What to work on: Collect all lines containing the word "tags" from the data.

Saved data entries
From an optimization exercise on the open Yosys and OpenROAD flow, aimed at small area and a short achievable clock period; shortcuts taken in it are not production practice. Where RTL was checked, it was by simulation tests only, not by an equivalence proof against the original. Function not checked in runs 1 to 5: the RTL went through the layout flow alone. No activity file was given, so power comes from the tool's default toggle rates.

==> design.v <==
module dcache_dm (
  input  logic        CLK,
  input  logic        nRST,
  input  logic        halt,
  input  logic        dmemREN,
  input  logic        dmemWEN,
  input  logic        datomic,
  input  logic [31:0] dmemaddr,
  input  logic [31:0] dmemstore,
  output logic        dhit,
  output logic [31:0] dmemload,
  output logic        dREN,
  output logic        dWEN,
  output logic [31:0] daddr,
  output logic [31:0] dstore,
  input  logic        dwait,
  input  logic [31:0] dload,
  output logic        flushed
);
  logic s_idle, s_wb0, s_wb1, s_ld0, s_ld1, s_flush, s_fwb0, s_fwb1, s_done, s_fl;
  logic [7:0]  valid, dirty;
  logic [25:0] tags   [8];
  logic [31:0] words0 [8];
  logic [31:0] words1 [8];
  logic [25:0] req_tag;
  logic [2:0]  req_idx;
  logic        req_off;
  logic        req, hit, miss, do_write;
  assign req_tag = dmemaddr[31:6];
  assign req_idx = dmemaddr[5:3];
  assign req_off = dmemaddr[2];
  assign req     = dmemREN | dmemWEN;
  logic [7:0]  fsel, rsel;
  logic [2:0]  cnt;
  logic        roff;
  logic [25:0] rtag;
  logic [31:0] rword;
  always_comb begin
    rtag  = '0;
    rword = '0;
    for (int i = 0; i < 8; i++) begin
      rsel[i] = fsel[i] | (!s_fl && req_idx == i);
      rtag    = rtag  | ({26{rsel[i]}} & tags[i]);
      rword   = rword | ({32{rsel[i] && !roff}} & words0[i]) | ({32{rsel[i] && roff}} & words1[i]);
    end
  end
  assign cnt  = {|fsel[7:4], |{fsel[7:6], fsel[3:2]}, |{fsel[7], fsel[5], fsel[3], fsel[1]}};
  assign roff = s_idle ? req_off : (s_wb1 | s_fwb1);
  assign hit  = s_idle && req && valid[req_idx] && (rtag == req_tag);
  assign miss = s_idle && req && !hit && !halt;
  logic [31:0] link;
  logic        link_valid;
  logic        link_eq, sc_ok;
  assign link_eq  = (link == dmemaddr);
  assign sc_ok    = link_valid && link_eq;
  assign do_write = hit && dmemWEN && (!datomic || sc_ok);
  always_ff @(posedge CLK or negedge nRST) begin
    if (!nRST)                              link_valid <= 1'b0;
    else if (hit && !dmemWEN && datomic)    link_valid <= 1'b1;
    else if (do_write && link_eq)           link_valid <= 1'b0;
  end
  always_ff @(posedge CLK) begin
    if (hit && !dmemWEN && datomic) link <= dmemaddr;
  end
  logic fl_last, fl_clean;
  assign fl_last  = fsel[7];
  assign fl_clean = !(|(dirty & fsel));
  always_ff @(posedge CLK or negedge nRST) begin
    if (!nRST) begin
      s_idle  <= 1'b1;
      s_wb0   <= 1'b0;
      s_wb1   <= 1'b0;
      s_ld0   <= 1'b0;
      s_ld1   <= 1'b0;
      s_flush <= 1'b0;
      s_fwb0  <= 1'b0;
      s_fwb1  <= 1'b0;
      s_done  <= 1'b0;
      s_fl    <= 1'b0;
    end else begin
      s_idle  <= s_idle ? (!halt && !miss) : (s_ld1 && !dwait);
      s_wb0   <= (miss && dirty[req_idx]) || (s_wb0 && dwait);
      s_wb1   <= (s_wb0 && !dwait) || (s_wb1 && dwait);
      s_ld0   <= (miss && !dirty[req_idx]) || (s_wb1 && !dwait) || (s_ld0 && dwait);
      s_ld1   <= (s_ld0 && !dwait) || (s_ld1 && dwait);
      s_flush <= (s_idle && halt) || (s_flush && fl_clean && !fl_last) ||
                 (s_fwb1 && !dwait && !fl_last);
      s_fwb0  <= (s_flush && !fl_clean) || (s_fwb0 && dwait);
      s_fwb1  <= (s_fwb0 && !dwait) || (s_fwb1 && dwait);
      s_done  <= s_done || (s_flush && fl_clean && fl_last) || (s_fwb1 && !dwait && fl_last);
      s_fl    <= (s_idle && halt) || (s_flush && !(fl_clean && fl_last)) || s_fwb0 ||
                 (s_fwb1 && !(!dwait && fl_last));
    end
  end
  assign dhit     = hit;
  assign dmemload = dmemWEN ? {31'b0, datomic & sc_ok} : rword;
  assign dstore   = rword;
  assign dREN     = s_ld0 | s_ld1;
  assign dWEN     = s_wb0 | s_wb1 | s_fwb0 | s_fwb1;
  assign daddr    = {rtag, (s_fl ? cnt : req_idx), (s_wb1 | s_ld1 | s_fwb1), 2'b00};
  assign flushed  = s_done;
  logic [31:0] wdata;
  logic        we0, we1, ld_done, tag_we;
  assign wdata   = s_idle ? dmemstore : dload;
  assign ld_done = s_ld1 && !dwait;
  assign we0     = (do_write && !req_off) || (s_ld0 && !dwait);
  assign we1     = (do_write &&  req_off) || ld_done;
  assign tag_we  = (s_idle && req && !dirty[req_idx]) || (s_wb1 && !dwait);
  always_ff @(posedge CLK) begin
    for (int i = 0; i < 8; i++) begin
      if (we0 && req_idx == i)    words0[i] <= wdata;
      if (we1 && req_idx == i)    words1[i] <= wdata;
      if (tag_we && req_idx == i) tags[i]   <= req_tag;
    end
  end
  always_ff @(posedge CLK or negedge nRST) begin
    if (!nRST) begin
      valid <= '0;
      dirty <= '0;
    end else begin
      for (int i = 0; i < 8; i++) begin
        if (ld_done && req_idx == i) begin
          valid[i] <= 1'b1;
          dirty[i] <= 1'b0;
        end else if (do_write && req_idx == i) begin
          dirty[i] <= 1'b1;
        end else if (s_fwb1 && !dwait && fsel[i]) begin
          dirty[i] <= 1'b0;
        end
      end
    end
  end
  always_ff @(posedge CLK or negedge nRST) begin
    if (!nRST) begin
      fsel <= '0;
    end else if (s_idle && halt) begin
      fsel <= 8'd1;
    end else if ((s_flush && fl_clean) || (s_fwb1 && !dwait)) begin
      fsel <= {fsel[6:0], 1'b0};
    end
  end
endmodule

--

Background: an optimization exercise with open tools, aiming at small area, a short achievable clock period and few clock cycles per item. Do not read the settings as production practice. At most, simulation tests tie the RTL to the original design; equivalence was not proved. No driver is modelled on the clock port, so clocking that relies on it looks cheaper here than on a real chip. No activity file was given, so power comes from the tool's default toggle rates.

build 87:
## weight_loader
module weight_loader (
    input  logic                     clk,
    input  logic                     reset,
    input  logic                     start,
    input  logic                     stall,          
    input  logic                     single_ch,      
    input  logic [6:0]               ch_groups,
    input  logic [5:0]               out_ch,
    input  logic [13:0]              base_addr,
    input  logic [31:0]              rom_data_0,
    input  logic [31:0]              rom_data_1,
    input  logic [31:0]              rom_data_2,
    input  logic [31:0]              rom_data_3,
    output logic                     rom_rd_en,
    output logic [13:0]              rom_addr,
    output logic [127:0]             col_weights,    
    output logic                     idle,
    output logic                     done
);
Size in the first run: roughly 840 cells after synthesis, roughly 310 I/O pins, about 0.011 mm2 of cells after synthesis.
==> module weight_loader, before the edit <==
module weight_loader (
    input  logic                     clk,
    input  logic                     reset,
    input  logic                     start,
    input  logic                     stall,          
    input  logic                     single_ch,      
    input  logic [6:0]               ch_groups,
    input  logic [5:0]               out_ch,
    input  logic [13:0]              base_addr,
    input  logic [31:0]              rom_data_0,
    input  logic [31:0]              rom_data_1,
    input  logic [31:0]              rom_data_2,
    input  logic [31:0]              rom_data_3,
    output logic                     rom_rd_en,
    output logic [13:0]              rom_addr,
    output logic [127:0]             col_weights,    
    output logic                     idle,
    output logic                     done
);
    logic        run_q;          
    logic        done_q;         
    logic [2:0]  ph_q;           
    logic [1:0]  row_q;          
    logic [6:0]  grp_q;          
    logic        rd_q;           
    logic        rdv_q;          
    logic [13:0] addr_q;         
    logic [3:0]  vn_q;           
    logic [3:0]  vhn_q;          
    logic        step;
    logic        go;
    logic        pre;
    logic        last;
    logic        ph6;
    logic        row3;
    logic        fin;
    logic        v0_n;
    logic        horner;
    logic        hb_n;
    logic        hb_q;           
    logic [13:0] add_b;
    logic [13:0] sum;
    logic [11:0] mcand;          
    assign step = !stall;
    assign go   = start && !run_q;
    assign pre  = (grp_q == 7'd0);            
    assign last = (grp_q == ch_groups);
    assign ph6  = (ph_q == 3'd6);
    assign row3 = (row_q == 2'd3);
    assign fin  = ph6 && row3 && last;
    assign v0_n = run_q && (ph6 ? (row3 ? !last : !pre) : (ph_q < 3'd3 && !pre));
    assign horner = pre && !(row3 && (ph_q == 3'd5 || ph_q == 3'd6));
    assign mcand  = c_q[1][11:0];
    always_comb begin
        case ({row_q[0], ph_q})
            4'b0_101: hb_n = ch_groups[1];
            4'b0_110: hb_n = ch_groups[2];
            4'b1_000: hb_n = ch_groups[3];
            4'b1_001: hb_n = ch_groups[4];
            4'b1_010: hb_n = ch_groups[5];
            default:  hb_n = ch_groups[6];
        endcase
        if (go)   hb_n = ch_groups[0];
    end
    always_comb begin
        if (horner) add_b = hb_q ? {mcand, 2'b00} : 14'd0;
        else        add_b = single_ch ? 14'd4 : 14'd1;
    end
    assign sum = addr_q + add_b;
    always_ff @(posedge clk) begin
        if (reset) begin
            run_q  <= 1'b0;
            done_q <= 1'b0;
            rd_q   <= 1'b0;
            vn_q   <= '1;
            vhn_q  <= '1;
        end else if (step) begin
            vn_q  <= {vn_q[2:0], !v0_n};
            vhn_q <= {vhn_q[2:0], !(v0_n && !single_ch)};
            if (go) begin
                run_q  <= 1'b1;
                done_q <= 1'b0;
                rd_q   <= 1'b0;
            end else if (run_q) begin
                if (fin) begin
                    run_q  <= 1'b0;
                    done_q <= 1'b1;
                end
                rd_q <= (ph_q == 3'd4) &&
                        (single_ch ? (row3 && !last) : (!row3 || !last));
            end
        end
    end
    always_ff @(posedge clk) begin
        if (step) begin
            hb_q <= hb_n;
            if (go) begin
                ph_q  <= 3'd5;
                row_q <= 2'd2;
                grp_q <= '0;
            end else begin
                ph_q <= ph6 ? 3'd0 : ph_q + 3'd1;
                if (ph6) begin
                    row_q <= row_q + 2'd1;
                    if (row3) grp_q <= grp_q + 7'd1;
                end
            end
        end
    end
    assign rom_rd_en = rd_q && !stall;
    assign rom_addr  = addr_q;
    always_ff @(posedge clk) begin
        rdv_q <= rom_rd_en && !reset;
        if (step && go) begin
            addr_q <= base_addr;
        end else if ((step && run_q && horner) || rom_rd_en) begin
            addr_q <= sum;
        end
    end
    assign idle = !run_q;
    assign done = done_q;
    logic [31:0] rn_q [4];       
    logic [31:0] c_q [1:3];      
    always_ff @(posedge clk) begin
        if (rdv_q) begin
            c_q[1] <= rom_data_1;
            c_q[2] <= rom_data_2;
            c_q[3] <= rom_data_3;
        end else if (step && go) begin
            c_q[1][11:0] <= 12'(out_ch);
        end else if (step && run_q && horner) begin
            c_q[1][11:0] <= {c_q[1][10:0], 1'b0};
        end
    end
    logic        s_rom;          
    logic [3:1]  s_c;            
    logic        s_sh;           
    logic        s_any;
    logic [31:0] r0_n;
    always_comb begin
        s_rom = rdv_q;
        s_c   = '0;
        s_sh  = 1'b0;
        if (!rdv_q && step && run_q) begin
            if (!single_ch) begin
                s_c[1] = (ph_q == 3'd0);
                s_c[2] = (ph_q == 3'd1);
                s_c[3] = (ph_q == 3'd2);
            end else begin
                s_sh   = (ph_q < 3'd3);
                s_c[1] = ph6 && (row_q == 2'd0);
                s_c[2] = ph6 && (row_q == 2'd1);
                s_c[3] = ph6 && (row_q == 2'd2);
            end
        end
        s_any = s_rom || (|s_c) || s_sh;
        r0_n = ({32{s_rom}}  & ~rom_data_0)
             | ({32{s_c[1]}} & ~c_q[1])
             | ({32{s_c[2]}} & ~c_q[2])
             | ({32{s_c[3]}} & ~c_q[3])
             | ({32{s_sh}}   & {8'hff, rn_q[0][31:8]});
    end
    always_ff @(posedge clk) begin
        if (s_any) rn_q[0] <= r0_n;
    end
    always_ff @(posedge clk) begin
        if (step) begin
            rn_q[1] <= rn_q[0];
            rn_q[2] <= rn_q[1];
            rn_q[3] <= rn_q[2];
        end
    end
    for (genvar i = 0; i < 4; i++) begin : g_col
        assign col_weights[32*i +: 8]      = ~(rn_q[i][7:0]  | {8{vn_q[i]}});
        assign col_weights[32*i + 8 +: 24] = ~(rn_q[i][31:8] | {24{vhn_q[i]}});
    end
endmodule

...

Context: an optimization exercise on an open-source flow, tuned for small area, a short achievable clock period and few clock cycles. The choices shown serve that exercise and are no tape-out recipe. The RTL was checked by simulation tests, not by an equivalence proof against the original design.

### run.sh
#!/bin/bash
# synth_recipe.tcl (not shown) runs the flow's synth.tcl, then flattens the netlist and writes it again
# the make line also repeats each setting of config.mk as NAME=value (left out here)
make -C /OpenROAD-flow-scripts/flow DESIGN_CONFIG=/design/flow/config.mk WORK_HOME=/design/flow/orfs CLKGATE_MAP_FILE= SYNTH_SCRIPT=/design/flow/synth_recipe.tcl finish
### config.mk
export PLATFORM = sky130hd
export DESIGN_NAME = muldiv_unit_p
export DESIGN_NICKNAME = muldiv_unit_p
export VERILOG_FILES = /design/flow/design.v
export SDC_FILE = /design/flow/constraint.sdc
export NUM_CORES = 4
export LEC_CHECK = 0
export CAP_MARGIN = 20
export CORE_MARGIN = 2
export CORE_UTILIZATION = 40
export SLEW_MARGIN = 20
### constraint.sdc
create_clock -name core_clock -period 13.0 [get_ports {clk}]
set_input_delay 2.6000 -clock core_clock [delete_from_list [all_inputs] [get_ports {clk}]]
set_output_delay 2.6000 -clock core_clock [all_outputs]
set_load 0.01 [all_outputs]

Result for this exercise:
  logic [25:0] tags   [8];
      rtag    = rtag  | ({26{rsel[i]}} & tags[i]);
      if (tag_we && req_idx == i) tags[i]   <= req_tag;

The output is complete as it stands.